`src/rtl/uart_tx_frame_if.sv`:
```
// Handshake and serial-line bundle of the parametrised UART frame transmitter.
// The system side (register/FIFO) is the master; the transmitter is the slave.
interface uart_tx_frame_if #(
   parameter int DATA_WIDTH = 8
);
   logic [DATA_WIDTH-1:0] P_DATA;
   logic                  Data_Valid;
   logic                  PAR_EN;
   logic                  PAR_TYP;
   logic                  STOP_2;
   logic                  MSB_FIRST;
   logic                  TX_OUT;
   logic                  Busy;
   logic                  TX_Done;

   modport master (
      output P_DATA, Data_Valid, PAR_EN, PAR_TYP, STOP_2, MSB_FIRST,
      input  TX_OUT, Busy, TX_Done
   );

   modport slave (
      input  P_DATA, Data_Valid, PAR_EN, PAR_TYP, STOP_2, MSB_FIRST,
      output TX_OUT, Busy, TX_Done
   );
endinterface

```
`src/rtl/uart_tx_frame.sv`:
```
// UART transmitter: start / DATA_WIDTH data / optional parity / 1-2 stop bits,
// each bit held BIT_CYCLES clocks, bit order chosen per frame.
module uart_tx_frame #(
   parameter int DATA_WIDTH = 8,
   parameter int BIT_CYCLES = 1
) (
   input logic            CLK,
   input logic            RST,
   uart_tx_frame_if.slave tx_if
);

   localparam int TW = (BIT_CYCLES > 1) ? $clog2(BIT_CYCLES) : 1;
   localparam int CW = $clog2(DATA_WIDTH);
   localparam logic [TW-1:0] TMAX  = TW'(BIT_CYCLES - 1);
   // Timer value one cycle before the end of a bit; only meaningful when BIT_CYCLES > 1.
   localparam logic [TW-1:0] TDONE = TW'((BIT_CYCLES > 1) ? BIT_CYCLES - 2 : 0);
   localparam logic [CW-1:0] LAST_BIT = CW'(DATA_WIDTH - 1);

   typedef enum logic [2:0] {
      IDLE,
      START,
      DATA,
      PARITY,
      STOP
   } state_t;

   function automatic logic [DATA_WIDTH-1:0] bit_reverse(input logic [DATA_WIDTH-1:0] d);
      logic [DATA_WIDTH-1:0] r;
      for (int i = 0; i < DATA_WIDTH; i++) begin
         r[i] = d[DATA_WIDTH-1-i];
      end
      return r;
   endfunction

   function automatic logic parity_of(input logic [DATA_WIDTH-1:0] d, input logic odd);
      return (^d) ^ odd;
   endfunction

   state_t                state;
   logic [TW-1:0]         timer;
   logic [CW-1:0]         bit_cnt;
   logic                  stop_cnt;
   logic [DATA_WIDTH-1:0] shifter;
   logic                  par_en_s;
   logic                  par_bit_s;
   logic                  stop2_s;
   logic                  tx_r;
   logic                  busy_r;
   logic                  done_r;
   logic                  wrap;

   assign wrap = (timer == TMAX);

   always_ff @(posedge CLK) begin
      if (RST) begin
         state     <= IDLE;
         timer     <= '0;
         bit_cnt   <= '0;
         stop_cnt  <= 1'b0;
         shifter   <= '0;
         par_en_s  <= 1'b0;
         par_bit_s <= 1'b0;
         stop2_s   <= 1'b0;
         tx_r      <= 1'b1;
         busy_r    <= 1'b0;
         done_r    <= 1'b0;
      end else begin
         done_r <= 1'b0;
         if (state != IDLE) begin
            timer <= wrap ? '0 : timer + 1'b1;
         end
         case (state)
            IDLE: begin
               if (tx_if.Data_Valid) begin
                  // Pre-reverse for MSB-first so the data phase always shifts out bit 0.
                  shifter   <= tx_if.MSB_FIRST ? bit_reverse(tx_if.P_DATA) : tx_if.P_DATA;
                  par_en_s  <= tx_if.PAR_EN;
                  par_bit_s <= parity_of(tx_if.P_DATA, tx_if.PAR_TYP);
                  stop2_s   <= tx_if.STOP_2;
                  timer     <= '0;
                  bit_cnt   <= '0;
                  stop_cnt  <= 1'b0;
                  tx_r      <= 1'b0;
                  busy_r    <= 1'b1;
                  state     <= START;
               end
            end
            START: begin
               if (wrap) begin
                  tx_r    <= shifter[0];
                  shifter <= shifter >> 1;
                  state   <= DATA;
               end
            end
            DATA: begin
               if (wrap) begin
                  if (bit_cnt != LAST_BIT) begin
                     bit_cnt <= bit_cnt + 1'b1;
                     tx_r    <= shifter[0];
                     shifter <= shifter >> 1;
                  end else if (par_en_s) begin
                     tx_r  <= par_bit_s;
                     state <= PARITY;
                  end else begin
                     tx_r  <= 1'b1;
                     state <= STOP;
                     if (BIT_CYCLES == 1 && !stop2_s) begin
                        done_r <= 1'b1;
                     end
                  end
               end
            end
            PARITY: begin
               if (wrap) begin
                  tx_r  <= 1'b1;
                  state <= STOP;
                  if (BIT_CYCLES == 1 && !stop2_s) begin
                     done_r <= 1'b1;
                  end
               end
            end
            STOP: begin
               // TX_Done is registered, so it is raised one cycle ahead of the final stop cycle.
               if (wrap) begin
                  if (stop2_s && !stop_cnt) begin
                     stop_cnt <= 1'b1;
                     if (BIT_CYCLES == 1) begin
                        done_r <= 1'b1;
                     end
                  end else begin
                     busy_r <= 1'b0;
                     state  <= IDLE;
                  end
               end else if (BIT_CYCLES > 1 && timer == TDONE && (!stop2_s || stop_cnt)) begin
                  done_r <= 1'b1;
               end
            end
            default: begin
               tx_r   <= 1'b1;
               busy_r <= 1'b0;
               state  <= IDLE;
            end
         endcase
      end
   end

   assign tx_if.TX_OUT  = tx_r;
   assign tx_if.Busy    = busy_r;
   assign tx_if.TX_Done = done_r;

endmodule

```
`src/flat_wrapper.sv`:
```
// flat-port wrapper written by rule: the top's interface ports become plain ports
module uart_tx_frame_flat 
#(
   parameter int DATA_WIDTH = 8,
   parameter int BIT_CYCLES = 1
)
  (CLK, RST, tx_if_P_DATA, tx_if_Data_Valid, tx_if_PAR_EN, tx_if_PAR_TYP, tx_if_STOP_2, tx_if_MSB_FIRST, tx_if_TX_OUT, tx_if_Busy, tx_if_TX_Done);
  uart_tx_frame_if #(.DATA_WIDTH(DATA_WIDTH)) tx_if_i ();
  input logic CLK;
  input logic RST;
  input wire logic [$bits(tx_if_i.P_DATA)-1:0] tx_if_P_DATA;
  input wire logic [$bits(tx_if_i.Data_Valid)-1:0] tx_if_Data_Valid;
  input wire logic [$bits(tx_if_i.PAR_EN)-1:0] tx_if_PAR_EN;
  input wire logic [$bits(tx_if_i.PAR_TYP)-1:0] tx_if_PAR_TYP;
  input wire logic [$bits(tx_if_i.STOP_2)-1:0] tx_if_STOP_2;
  input wire logic [$bits(tx_if_i.MSB_FIRST)-1:0] tx_if_MSB_FIRST;
  output wire logic [$bits(tx_if_i.TX_OUT)-1:0] tx_if_TX_OUT;
  output wire logic [$bits(tx_if_i.Busy)-1:0] tx_if_Busy;
  output wire logic [$bits(tx_if_i.TX_Done)-1:0] tx_if_TX_Done;
  assign tx_if_i.P_DATA = tx_if_P_DATA;
  assign tx_if_i.Data_Valid = tx_if_Data_Valid;
  assign tx_if_i.PAR_EN = tx_if_PAR_EN;
  assign tx_if_i.PAR_TYP = tx_if_PAR_TYP;
  assign tx_if_i.STOP_2 = tx_if_STOP_2;
  assign tx_if_i.MSB_FIRST = tx_if_MSB_FIRST;
  assign tx_if_TX_OUT = tx_if_i.TX_OUT;
  assign tx_if_Busy = tx_if_i.Busy;
  assign tx_if_TX_Done = tx_if_i.TX_Done;
  uart_tx_frame #(.DATA_WIDTH(DATA_WIDTH), .BIT_CYCLES(BIT_CYCLES)) u_core (.CLK(CLK), .RST(RST), .tx_if(tx_if_i));
endmodule
```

::::::

Problem to solve: Lines of the material above that contain the string "wire" must be counted; respond with the total alone.

Answer to this problem: 9